● EXERCISE BRIEF: Every line in the data below from the one containing "clkdlybuf4s50_1: 202" down to the one containing "met2 | 286 | 0.51 | 0.383", both included, must be retyped exactly; no other line is to appear.

RECORD SET: Begin

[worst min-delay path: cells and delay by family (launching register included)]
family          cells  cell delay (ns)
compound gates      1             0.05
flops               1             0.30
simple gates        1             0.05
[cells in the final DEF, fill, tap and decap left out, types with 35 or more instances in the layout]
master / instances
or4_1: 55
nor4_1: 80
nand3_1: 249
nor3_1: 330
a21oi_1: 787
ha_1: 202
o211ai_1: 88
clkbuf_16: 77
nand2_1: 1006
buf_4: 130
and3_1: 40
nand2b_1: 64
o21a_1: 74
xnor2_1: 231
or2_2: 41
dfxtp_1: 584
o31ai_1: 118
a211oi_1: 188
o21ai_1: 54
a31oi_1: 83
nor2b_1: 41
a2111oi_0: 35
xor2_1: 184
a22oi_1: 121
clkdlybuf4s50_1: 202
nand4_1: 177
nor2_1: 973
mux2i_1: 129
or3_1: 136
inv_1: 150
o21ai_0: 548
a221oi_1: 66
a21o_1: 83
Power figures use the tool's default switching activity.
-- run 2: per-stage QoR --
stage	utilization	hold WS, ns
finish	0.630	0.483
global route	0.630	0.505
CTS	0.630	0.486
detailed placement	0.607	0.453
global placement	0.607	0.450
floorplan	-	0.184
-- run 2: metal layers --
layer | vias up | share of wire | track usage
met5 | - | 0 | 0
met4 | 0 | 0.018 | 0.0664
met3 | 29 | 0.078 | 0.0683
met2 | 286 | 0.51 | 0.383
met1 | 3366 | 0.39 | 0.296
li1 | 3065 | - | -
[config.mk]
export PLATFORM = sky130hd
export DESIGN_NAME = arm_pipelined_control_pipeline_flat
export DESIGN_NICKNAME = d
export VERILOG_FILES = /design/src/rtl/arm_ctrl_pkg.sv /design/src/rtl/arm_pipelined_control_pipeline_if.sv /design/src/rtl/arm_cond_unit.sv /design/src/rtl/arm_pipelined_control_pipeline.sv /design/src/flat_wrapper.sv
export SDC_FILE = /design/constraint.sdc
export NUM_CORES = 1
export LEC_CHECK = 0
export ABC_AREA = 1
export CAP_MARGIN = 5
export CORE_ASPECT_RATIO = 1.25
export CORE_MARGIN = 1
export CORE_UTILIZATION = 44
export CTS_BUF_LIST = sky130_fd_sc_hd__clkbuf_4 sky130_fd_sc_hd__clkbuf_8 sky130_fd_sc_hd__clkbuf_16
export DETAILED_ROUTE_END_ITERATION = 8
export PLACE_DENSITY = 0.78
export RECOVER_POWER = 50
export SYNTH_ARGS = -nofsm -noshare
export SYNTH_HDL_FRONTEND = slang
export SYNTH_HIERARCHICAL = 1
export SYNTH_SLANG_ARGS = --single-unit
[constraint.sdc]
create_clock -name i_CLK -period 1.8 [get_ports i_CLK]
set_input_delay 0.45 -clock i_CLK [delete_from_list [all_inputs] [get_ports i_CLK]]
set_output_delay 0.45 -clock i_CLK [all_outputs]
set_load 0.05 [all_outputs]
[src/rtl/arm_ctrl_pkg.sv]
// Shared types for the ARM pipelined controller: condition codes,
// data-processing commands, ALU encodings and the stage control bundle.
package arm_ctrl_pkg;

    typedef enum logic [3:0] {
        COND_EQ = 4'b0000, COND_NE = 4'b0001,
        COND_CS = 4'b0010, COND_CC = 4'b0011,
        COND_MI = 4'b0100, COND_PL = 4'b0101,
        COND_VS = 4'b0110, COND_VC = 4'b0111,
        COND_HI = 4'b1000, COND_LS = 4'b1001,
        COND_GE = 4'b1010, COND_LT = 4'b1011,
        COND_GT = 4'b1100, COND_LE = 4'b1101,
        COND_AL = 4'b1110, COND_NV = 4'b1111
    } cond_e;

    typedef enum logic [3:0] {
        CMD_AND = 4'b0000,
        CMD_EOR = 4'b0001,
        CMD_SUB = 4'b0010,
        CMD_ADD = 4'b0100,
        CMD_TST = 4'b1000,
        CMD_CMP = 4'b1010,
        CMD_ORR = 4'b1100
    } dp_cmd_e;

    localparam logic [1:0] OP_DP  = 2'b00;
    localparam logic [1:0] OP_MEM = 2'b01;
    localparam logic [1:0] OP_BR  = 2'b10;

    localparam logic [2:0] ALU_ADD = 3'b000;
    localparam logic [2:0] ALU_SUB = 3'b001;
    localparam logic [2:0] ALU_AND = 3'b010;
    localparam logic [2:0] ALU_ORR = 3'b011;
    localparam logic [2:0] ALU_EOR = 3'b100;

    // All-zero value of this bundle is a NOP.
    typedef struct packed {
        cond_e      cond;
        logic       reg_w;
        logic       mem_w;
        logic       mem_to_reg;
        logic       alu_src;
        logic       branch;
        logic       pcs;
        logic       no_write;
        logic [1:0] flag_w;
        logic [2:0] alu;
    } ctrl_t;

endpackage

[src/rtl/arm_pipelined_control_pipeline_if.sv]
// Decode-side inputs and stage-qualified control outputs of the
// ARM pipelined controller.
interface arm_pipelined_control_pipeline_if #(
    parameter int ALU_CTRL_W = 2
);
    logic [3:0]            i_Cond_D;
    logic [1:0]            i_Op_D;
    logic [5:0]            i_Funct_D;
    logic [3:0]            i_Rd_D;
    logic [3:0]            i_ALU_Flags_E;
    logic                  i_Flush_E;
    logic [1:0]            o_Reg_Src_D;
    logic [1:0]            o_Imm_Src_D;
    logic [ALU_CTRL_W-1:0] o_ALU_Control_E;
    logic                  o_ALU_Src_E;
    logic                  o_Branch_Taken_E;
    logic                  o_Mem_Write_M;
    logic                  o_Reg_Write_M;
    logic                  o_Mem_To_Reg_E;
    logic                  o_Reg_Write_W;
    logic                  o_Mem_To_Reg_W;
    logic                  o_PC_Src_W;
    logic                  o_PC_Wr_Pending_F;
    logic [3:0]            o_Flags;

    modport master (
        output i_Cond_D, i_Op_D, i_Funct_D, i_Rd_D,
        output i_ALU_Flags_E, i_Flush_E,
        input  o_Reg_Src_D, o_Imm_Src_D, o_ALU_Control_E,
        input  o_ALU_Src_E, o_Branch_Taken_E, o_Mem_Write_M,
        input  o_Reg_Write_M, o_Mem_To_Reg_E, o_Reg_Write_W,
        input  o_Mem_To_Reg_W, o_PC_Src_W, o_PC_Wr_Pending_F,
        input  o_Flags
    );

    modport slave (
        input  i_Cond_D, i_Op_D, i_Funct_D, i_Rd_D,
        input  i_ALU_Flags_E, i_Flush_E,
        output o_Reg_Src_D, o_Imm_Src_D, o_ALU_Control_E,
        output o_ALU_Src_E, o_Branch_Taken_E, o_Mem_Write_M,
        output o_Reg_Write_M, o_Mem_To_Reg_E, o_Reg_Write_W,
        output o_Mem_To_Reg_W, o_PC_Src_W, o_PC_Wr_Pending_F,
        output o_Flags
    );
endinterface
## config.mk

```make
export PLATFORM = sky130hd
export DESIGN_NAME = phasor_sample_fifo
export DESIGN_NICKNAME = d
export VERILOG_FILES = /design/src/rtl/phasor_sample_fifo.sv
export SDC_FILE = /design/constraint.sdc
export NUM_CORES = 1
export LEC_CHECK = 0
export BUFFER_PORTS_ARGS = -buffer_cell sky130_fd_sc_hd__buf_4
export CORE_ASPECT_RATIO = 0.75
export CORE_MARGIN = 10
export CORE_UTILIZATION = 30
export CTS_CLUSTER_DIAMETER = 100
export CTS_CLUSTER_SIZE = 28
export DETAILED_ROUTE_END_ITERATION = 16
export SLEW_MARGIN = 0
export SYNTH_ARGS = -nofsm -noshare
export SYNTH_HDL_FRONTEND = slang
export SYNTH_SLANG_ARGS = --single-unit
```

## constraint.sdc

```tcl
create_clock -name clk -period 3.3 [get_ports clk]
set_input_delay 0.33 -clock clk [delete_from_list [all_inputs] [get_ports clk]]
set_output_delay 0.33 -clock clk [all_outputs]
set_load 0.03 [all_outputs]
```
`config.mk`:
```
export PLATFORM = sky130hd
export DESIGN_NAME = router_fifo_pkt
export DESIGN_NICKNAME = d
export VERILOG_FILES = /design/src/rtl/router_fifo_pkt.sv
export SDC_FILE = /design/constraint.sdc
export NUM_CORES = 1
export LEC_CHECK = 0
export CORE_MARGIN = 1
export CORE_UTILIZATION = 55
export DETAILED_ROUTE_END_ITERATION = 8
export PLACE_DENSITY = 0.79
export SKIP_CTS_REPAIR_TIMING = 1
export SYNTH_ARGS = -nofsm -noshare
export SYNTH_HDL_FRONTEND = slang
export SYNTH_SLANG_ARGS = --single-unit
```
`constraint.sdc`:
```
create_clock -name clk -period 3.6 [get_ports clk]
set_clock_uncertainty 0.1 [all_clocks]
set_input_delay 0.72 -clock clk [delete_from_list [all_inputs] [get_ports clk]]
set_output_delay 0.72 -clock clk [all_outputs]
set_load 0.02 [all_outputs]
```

RECORD SET: End

● WRITTEN ANSWER:
clkdlybuf4s50_1: 202
nand4_1: 177
nor2_1: 973
mux2i_1: 129
or3_1: 136
inv_1: 150
o21ai_0: 548
a221oi_1: 66
a21o_1: 83
Power figures use the tool's default switching activity.
-- run 2: per-stage QoR --
stage	utilization	hold WS, ns
finish	0.630	0.483
global route	0.630	0.505
CTS	0.630	0.486
detailed placement	0.607	0.453
global placement	0.607	0.450
floorplan	-	0.184
-- run 2: metal layers --
layer | vias up | share of wire | track usage
met5 | - | 0 | 0
met4 | 0 | 0.018 | 0.0664
met3 | 29 | 0.078 | 0.0683
met2 | 286 | 0.51 | 0.383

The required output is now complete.